Почти все наши математические знания исходят из использования матриц и функций и других аспектов теории чисел и комбинаций.
Зачем использовать матричный калькулятор?
Калькуляторы матричных решений обычно используются для решения системных уравнений, которые чрезвычайно трудно решить вручную. Чтобы выполнить матричный расчет, вам необходимо ввести ряд величин, которые должны идеально сочетаться друг с другом.

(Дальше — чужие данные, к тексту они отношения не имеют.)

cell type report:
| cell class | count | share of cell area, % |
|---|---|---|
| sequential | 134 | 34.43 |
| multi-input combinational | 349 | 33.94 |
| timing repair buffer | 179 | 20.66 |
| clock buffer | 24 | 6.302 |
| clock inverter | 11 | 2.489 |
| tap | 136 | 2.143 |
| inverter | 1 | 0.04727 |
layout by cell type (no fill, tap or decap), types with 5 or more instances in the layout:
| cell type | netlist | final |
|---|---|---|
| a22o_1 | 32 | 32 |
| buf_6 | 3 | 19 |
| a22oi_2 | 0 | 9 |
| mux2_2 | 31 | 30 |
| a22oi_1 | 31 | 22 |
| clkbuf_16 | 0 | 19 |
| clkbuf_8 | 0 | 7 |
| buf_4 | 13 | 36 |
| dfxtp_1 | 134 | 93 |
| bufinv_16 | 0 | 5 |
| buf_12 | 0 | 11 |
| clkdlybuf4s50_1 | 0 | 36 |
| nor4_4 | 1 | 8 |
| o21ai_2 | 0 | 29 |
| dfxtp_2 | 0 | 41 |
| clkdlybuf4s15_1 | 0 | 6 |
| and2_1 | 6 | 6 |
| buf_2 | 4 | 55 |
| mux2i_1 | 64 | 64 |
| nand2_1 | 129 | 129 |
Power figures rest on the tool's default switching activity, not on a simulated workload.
**flow/run.sh**
```bash
#!/bin/bash
# OpenROAD 26Q1-2900-gdf79404cd8, Yosys 0.63+post, stock flow scripts
make -C /OpenROAD-flow-scripts/flow DESIGN_CONFIG=/design/flow/config.mk WORK_HOME=/design/flow/orfs finish
```
**flow/config.mk**
```make
export PLATFORM = sky130hd
export DESIGN_NAME = s_apb
export DESIGN_NICKNAME = s_apb
export VERILOG_FILES = /design/flow/design.v
export SDC_FILE = /design/flow/constraint.sdc
export NUM_CORES = 4
export LEC_CHECK = 1
export CORE_AREA = 10 10 133 133
export DIE_AREA = 0 0 143 143
```
**flow/constraint.sdc**
```tcl
current_design s_apb

set clk_period 17.7
set clk_io_pct 0.2

create_clock -name clk0 -period $clk_period [get_ports {s_apb_pclk_i}]

set non_clock_inputs [all_inputs -no_clocks]
set_input_delay [expr $clk_period * $clk_io_pct] -clock clk0 $non_clock_inputs
set_output_delay [expr $clk_period * $clk_io_pct] -clock clk0 [all_outputs]
```
**flow/design.v**
```verilog
`timescale 1ns / 1ps
`timescale 1ns / 1ps
module s_apb(
    input                      s_apb_pclk_i     ,  
    input                      s_apb_presetn_i  ,  
    input  [   'd32-1:0]    s_apb_paddr_i    ,  
    input                      s_apb_pwrite_i   ,  
    input                      s_apb_psel_i     ,  
    input                      s_apb_penable_i  ,  
    output                     s_apb_pready_o   ,  
    input  [   'd32-1:0]    s_apb_pwdata_i   ,  
    input  ['d4-1:0]    s_apb_pstrb_i    ,  
    output [   'd32-1:0]    s_apb_rdata_o    ,  
    output [   'd32-1:0]    read_write_addr_o,  
    output                     write_en_o       ,  
    output [   'd32-1:0]    write_data_o     ,  
    output                     read_en_o        ,  
    input  [   'd32-1:0]    read_data_i         
);
    logic    apb_pready_reg;
    always_ff @(posedge s_apb_pclk_i)
        begin
        if(!s_apb_presetn_i)
            begin
            apb_pready_reg <= 'h0;
            end
        else
            begin
            apb_pready_reg <= 'h1;
            end
        end
    logic                  write_en      ;
    logic                  write_en_reg  ;
    logic ['d32-1:0]    write_data_reg;
    logic ['d32-1:0]    write_addr_reg;
    always_ff @(posedge s_apb_pclk_i)
        begin
        if(!s_apb_presetn_i)
            begin
            write_en_reg   <= 'h0;
            write_data_reg <= 'h0;
            write_addr_reg <= 'h0;
            end
        else
            begin
            if(|s_apb_pstrb_i & apb_pready_reg & s_apb_psel_i & s_apb_penable_i)
                begin
                write_en_reg   <= 'h1           ;
                write_data_reg <= s_apb_pwdata_i;
                write_addr_reg <= s_apb_paddr_i ;
                end
            else
                begin
                write_en_reg   <= 'h0;
                write_data_reg <= 'h0;
                write_addr_reg <= 'h0;
                end
            end
        end
    assign write_en = write_en_reg;
    logic                  read_en  ;
    logic ['d32-1:0]    read_addr;
    assign read_en   = (|s_apb_pstrb_i & s_apb_psel_i & !s_apb_pwrite_i);
    assign read_addr = s_apb_paddr_i;
    assign s_apb_pready_o = apb_pready_reg;
    assign s_apb_rdata_o  = read_data_i;
    assign read_write_addr_o = write_en ? write_addr_reg :
                               read_en  ? read_addr      : 'h0;
    assign write_en_o        = write_en;
    assign write_data_o      = write_en ? write_data_reg : 'h0;
    assign read_en_o         = read_en;
endmodule
```
==> notes.md <==
flow finished, numbers: final worst slack=8210 ps, Required @ worst endpoint=14160 ps, CTS root buf=clkbuf_16, grt ovf=0, DRC violation count after routing=0, pwr dens=85.0 nW/um2, Finished Core Util=30.4%, end point of the critical path=read_write_addr_o[20], yosys stat cell total=326, core area=14700 um2, Antenna Nets Post-Route=0, fin crit period=9490 ps, YS chip area=roughly 2900 um2, Max Cap Viol=0, Worst Hold Class=flip-flop to flip-flop, r2r setup slk=16480 ps, clk sinks=between 60 and 70, initial antenna violation count=0, setup repair bufs after CTS=0, TritonCTS clock tree=yes, Worst-Skew Late Latency=between 300 and 400 ps, vias after detailed routing=approximately 2600, Arr. time, crit path=between 5000 and 6000 ps, share of cells above drive strength 1=5.42%, height of the die=around 140 um, Crit Path Class=primary input to output port, DRT iter0 DRCs=128, kind of end point of the critical path=output port, Detailed Routing Iterations Pass 1=5, CTS resizes=0, # IOs=204, WL final=approximately 9300 um, part of the power in registers=39.9%, met2 Resource Use GR=13.4%, crit-path max FO=69, CTS Buffer Depth=2, Cells after Synth=about 330, hpwl dp=6310 um, internal power=0.301 mW, Non-Filler Instances=608, Distinct cells, synth=14, OpenROAD warning count=25, endpoints failing setup=0, area delta synth->final=56.7%, register share after synthesis=46.3%, Avg WL per Cell=roughly 15 um, Clock Skew=3.37 ps, Tcrit/Tclk final=53.6%, met1 Resource Use GR=10.6%, row count=44, Cell Area, Synth=2860 um2, Overall Power=0.381 mW, FF-to-FF Start=apb_pready_reg$_DFF_P_, Ys Warns=1, H-tree depth=3, Pleak=1.67 nW, status=finished clean, largest net degree at the start of global routing=70, Via density=roughly 4.2, GRT Max-Usage Layer=met2, logic gate share of total power=just under 10%, Avg Cell Area, Syn=between 8 and 9 um2, n_diodes=0, Clk pwr share=around 50%, R2R depth=3, Net Sw Frac=20.8%, final setup TNS=0 ps, Worst-path clk slew=50 ps, dpl cells=a little under 600, Final Hold Fails=0, pre-CTS worst setup slack=8220 ps, unrepaired setup endpoints after global routing=no, Die Size=20400 um2, vias in the first global route=roughly 2600, M3 GR Usage=4.95%, Worst R2R End=write_data_reg[18]$_SDFF_PN0_, Horiz. Die Dim=approximately 140 um, Port Buffers=139, starting density of the core=19.4%, CP Launch Point=s_apb_pstrb_i[1], FF+latch count, synth=approximately 66, gpl congestion=0.760, max frequency=approximately 0.11 GHz, Final Max Slew Viols=0, global-route wire length before repair=14400 um, startpoint types=primary input, GRT Overall Usage=8.79%, Num CTS Buffers=9, switching pwr=roughly 0.08 mW, Least-Margin Pin Slew=727 ps, CTS Hold Buffers Added=0, VDD IR max=between 40 and 50 uV, relative slew slack=between 50% and 60%
[design.v]
module uart_tx(
    input           clk_i       ,
    input           resetn_i    ,
    input           tx_trigger_i,
    input  [ 7:0]   tx_data_i   ,
    output          tx_busy_o   ,
    output          tx_done_o   ,
    output          uart_tx_o
);
    enum logic [3:0] {
        TX_IDLE  = 'h1,
        TX_START = 'h2,
        TX_DATA  = 'h4,
        TX_STOP  = 'h8
    } tx_state;
    logic    tx_data_done ;
    logic    tx_data_state;
    always_ff @(posedge clk_i)
        begin
        if(!resetn_i)
            begin
            tx_state <= TX_IDLE;
            end
        else
            begin
            case(tx_state)
                TX_IDLE :
                    begin
                    if(tx_trigger_i)
                        begin
                        tx_state <= TX_START;
                        end
                    end
                TX_START :
                    begin
                    tx_state <= TX_DATA;
                    end
                TX_DATA :
                    begin
                    if(tx_data_done)
                        begin
                        tx_state <= TX_STOP;
                        end
                    end
                TX_STOP :
                    begin
                    tx_state <= TX_IDLE;
                    end
                default :
                    begin
                    tx_state <= TX_IDLE;
                    end
            endcase
            end
        end
    assign tx_data_state = (tx_state == TX_DATA) ? 'h1 : 'h0;
    assign tx_busy_o     = (tx_state == TX_IDLE) ? 'h0 : 'h1;
    assign tx_done_o     = (tx_state == TX_STOP) ? 'h1 : 'h0;
    logic           uart_tx    ;
    logic [7:0]     tx_data_reg;
    always_comb
        begin
        case(tx_state)
            TX_IDLE :
                begin
                uart_tx <= 'h1;
                end
            TX_START :
                begin
                uart_tx <= 'h0;
                end
            TX_DATA :
                begin
                uart_tx <= tx_data_reg[0];
                end
            TX_STOP :
                begin
                uart_tx <= 'h1;
                end
            default :
                begin
                uart_tx <= 'h1;
                end
        endcase
        end
    logic [3:0]     tx_data_count;
    always_ff @(posedge clk_i)
        begin
        if(!resetn_i)
            begin
            tx_data_reg   <= 'h0;
            tx_data_count <= 'h0;
            end
        else
            begin
            if(tx_data_state)
                begin
                tx_data_count <= tx_data_count + 'h1;
                tx_data_reg   <= tx_data_reg >> 1;
                end
            else
                begin
                tx_data_reg   <= tx_data_i;
                tx_data_count <= 'h0;
                end
            end
        end
    assign tx_data_done = (tx_data_count == 'h7) ? 'h1 : 'h0;
    assign uart_tx_o = uart_tx;
endmodule
[run.sh]
#!/bin/bash
# OpenROAD 26Q1-2900-gdf79404cd8, Yosys 0.63+post, stock flow scripts
make -C /OpenROAD-flow-scripts/flow DESIGN_CONFIG=/design/flow/config.mk WORK_HOME=/design/flow/orfs finish
[config.mk]
export PLATFORM = sky130hd
export DESIGN_NAME = uart_tx
export DESIGN_NICKNAME = uart_tx
export VERILOG_FILES = /design/flow/design.v
export SDC_FILE = /design/flow/constraint.sdc
export NUM_CORES = 4
export LEC_CHECK = 1
export CORE_AREA = 10 10 81 81
export DIE_AREA = 0 0 91 91
[constraint.sdc]
current_design uart_tx

set clk_period 1.3
set clk_io_pct 0.2

create_clock -name clk0 -period $clk_period [get_ports {clk_i}]

set non_clock_inputs [all_inputs -no_clocks]
set_input_delay [expr $clk_period * $clk_io_pct] -clock clk0 $non_clock_inputs
set_output_delay [expr $clk_period * $clk_io_pct] -clock clk0 [all_outputs]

Полученное значение затем сравнивается со всеми ранее сгенерированными значениями и отмечаются все несоответствия.Это может занять очень много времени и утомительно, особенно при работе с огромными объемами данных. Тем не менее, матричные калькуляторы были разработаны, чтобы облегчить пользователям эту задачу за счет автоматизации процесса. Процессы автоматизированы для каждого матричного метода. Например, вы можете выполнять транспонирование и инверсию матриц с помощью калькулятора транспонирования матриц и калькулятора инверсии матриц
.Преимущества использования калькулятора матриц
Калькулятор сложения и вычитания матриц помогает решать матрицы онлайн, что ускоряет процесс обучения.Онлайн-калькуляторы — лучший способ научиться чему-то во время практики. Кроме того, он также имеет много других преимуществ, таких как:
- Его можно использовать для решения множества сложных математических задач. Некоторым людям может быть интересно использовать его в возможных областях математики, таких как инженерия и геология.
- Его также можно использовать для поиска ответа на любое уравнение, включая гипотезу Римана.
- Также может использоваться в методе решения квадратного уравнения и некоторых других методах, где значение может быть определено в некоторой точке уравнения.
- Это один из самых ценных инструментов для изучения математики в старших классах и колледжах.
- Он также часто используется персоналом финансовой помощи при принятии решений о финансовой помощи для студентов.
- Преимущества использования матричного калькулятора заключаются в том, что он позволяет учащимся рассчитать общую стоимость своего образования, включая плату за обучение, книги, расходные материалы и другие необходимые расходы. Затем он разбивает эти категории, чтобы учащиеся могли точно видеть, какой будет их счет каждый месяц.
Как найти матричный калькулятор?
Матричный калькулятор — это онлайн-инструмент, который вы можете найти в Интернете. Вы можете найти наш калькулятор решателя матриц в Google или любой другой поисковой системе. Например, если вы хотите найти недействительность матрицы, вы можете ввести калькулятор недействительности матрицы или напрямую ввести Matrix-calculators.com в браузере мобильного или настольного компьютера, чтобы получить прямой доступ к этому калькулятору.
Как пользоваться матричным калькулятором?
Чтобы использовать матричный калькулятор, выполните следующие действия.
Шаг 1 : Перейдите к онлайн-калькулятору матриц.
Шаг 2 : Теперь введите значение 2 x 2 или 3 x 3 в поля ввода матрицы и выберите требуемую операцию из раскрывающегося списка.
Шаг 3 : После добавления значений нажмите кнопку «Рассчитать», чтобы найти результирующую матрицу.
Шаг 4 : Найдя ответ, нажмите кнопку «Сброс», чтобы очистить предыдущее поле и ввести новое значение.
Не забудьте использовать другие наши инструменты для работы с матрицами, которые очень важны для матричных задач, такие как калькулятор матрицы собственных значений и калькулятор матрицы разложения LU.